## [What you are asked to do]
Taking the line that contains "li1 | - | 2978" as the first and the final line of the records as the last, write out every line between them exactly, ends included, and nothing else.

Data extracted from a collection
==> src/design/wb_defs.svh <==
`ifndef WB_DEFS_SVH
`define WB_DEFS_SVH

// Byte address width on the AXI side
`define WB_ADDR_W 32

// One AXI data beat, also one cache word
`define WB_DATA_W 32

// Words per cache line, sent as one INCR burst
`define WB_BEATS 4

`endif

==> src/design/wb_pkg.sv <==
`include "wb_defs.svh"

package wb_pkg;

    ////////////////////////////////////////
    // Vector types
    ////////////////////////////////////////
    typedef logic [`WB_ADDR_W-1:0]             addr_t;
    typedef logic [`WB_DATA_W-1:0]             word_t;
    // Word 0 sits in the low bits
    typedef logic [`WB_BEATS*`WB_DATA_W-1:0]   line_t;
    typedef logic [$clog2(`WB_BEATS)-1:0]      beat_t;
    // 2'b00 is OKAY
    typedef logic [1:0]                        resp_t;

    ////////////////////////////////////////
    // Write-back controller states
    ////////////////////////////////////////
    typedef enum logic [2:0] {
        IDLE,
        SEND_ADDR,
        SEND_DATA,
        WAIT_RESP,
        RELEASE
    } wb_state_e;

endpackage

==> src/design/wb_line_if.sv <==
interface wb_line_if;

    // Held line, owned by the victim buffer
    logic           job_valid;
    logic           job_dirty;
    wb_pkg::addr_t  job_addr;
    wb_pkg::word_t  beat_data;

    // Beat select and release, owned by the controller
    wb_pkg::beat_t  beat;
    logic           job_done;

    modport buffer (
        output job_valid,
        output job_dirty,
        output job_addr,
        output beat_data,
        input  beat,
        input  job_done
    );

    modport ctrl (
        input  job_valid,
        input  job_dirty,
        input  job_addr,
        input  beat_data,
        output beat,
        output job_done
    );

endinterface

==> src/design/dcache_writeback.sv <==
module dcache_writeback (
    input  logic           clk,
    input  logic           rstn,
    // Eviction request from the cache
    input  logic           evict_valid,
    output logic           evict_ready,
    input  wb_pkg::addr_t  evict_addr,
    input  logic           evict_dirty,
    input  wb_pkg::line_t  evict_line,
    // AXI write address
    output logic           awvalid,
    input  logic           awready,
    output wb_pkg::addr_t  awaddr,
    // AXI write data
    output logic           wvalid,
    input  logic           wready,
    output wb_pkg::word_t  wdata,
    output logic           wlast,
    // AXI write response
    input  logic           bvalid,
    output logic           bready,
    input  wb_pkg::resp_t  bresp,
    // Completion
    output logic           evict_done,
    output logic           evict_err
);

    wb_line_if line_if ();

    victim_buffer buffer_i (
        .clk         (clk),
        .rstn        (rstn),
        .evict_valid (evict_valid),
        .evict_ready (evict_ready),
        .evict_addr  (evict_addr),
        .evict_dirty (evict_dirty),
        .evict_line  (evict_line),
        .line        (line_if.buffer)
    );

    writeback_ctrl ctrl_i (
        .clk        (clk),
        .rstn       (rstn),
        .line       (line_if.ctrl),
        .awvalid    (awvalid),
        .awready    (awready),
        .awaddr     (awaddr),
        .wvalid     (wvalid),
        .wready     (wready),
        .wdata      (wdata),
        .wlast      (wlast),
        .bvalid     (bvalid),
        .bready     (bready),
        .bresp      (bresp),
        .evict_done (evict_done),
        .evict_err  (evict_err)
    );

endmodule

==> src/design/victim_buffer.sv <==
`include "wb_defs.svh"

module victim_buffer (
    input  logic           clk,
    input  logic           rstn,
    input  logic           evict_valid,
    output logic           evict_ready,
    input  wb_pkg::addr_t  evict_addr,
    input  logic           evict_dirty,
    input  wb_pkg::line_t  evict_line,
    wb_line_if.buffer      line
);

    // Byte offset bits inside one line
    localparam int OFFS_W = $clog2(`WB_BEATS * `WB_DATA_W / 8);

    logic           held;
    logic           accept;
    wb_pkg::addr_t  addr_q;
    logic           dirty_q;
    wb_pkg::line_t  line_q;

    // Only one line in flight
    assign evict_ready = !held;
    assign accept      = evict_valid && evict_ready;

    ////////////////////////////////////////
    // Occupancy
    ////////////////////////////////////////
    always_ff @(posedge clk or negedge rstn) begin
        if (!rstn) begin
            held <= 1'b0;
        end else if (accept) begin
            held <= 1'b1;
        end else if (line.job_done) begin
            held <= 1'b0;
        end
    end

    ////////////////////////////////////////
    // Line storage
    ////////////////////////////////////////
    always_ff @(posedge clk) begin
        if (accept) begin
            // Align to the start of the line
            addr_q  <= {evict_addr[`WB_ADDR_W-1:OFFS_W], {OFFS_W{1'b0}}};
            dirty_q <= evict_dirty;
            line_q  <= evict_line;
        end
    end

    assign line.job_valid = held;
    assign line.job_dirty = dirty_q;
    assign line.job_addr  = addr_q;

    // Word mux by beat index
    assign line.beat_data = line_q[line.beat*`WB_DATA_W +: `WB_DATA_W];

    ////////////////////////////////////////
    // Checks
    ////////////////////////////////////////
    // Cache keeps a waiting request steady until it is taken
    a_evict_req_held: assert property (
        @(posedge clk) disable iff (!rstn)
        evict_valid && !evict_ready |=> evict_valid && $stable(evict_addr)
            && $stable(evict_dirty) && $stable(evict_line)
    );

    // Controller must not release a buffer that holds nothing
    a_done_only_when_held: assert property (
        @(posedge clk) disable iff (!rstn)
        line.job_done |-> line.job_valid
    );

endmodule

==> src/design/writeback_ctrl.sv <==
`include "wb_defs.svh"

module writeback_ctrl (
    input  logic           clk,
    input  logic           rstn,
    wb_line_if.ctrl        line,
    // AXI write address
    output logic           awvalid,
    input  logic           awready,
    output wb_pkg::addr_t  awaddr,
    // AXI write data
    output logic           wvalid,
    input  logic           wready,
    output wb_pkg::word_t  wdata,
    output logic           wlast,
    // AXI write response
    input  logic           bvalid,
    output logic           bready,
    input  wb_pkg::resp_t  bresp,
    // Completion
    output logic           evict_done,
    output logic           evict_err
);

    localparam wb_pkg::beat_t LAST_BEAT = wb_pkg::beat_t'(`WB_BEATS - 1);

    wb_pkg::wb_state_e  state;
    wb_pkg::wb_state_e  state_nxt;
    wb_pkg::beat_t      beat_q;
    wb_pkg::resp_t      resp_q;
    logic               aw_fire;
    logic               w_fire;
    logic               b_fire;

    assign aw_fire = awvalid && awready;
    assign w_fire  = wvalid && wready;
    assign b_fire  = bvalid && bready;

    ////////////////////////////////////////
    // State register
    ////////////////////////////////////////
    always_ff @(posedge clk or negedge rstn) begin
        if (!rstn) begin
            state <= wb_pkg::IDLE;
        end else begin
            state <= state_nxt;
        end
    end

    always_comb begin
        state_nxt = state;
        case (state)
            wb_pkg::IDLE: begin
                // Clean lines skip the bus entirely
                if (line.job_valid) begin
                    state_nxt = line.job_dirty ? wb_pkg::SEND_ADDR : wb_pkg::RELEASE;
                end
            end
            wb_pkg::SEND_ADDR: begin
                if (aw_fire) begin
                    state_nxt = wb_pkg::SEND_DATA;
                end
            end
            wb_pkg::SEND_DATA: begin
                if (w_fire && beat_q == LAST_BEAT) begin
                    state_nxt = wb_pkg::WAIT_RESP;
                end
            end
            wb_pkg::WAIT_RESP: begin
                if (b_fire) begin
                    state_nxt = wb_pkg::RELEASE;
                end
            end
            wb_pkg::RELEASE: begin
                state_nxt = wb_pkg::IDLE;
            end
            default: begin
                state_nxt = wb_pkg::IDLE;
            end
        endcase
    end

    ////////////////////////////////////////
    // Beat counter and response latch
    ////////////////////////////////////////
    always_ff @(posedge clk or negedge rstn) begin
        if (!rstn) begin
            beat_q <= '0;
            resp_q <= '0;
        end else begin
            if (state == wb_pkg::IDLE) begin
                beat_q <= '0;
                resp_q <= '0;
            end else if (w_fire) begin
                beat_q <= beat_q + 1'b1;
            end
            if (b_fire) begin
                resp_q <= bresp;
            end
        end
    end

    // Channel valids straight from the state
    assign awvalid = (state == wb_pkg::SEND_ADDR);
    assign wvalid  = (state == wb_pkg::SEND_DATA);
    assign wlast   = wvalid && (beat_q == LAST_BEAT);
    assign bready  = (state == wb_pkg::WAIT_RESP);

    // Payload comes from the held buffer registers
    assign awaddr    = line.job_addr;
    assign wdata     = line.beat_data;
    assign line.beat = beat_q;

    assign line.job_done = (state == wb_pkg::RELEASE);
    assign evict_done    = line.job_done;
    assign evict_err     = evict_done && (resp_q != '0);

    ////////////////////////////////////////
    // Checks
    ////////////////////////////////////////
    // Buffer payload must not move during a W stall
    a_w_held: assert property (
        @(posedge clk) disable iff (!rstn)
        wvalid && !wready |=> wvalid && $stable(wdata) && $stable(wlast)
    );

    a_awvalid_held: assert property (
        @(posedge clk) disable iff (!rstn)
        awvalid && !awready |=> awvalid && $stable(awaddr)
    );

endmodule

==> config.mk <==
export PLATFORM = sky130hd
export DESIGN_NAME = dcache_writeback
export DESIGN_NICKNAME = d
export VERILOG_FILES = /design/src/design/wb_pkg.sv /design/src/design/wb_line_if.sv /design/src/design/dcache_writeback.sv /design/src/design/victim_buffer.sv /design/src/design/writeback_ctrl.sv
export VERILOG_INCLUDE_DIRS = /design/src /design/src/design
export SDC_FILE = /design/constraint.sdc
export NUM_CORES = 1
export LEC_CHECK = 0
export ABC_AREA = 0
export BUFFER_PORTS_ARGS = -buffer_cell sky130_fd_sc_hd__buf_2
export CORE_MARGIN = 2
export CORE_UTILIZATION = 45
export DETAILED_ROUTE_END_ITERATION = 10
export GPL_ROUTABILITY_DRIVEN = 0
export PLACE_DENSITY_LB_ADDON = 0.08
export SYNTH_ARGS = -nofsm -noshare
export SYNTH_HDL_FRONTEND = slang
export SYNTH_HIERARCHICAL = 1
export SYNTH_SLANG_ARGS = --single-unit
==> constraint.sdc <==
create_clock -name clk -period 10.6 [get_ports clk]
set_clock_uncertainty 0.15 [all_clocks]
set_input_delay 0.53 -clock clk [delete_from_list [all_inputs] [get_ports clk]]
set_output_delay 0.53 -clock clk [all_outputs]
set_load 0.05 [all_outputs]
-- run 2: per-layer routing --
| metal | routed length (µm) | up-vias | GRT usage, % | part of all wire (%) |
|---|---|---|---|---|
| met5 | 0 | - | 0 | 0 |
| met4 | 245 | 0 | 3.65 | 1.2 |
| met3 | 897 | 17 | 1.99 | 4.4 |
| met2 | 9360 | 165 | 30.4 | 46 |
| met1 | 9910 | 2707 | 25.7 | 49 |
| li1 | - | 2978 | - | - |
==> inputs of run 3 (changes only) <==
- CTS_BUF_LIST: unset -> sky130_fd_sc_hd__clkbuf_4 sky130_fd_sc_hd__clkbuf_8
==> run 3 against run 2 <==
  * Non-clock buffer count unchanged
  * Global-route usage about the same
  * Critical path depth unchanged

## [Task answer]
| li1 | - | 2978 | - | - |
==> inputs of run 3 (changes only) <==
- CTS_BUF_LIST: unset -> sky130_fd_sc_hd__clkbuf_4 sky130_fd_sc_hd__clkbuf_8
==> run 3 against run 2 <==
  * Non-clock buffer count unchanged
  * Global-route usage about the same
  * Critical path depth unchanged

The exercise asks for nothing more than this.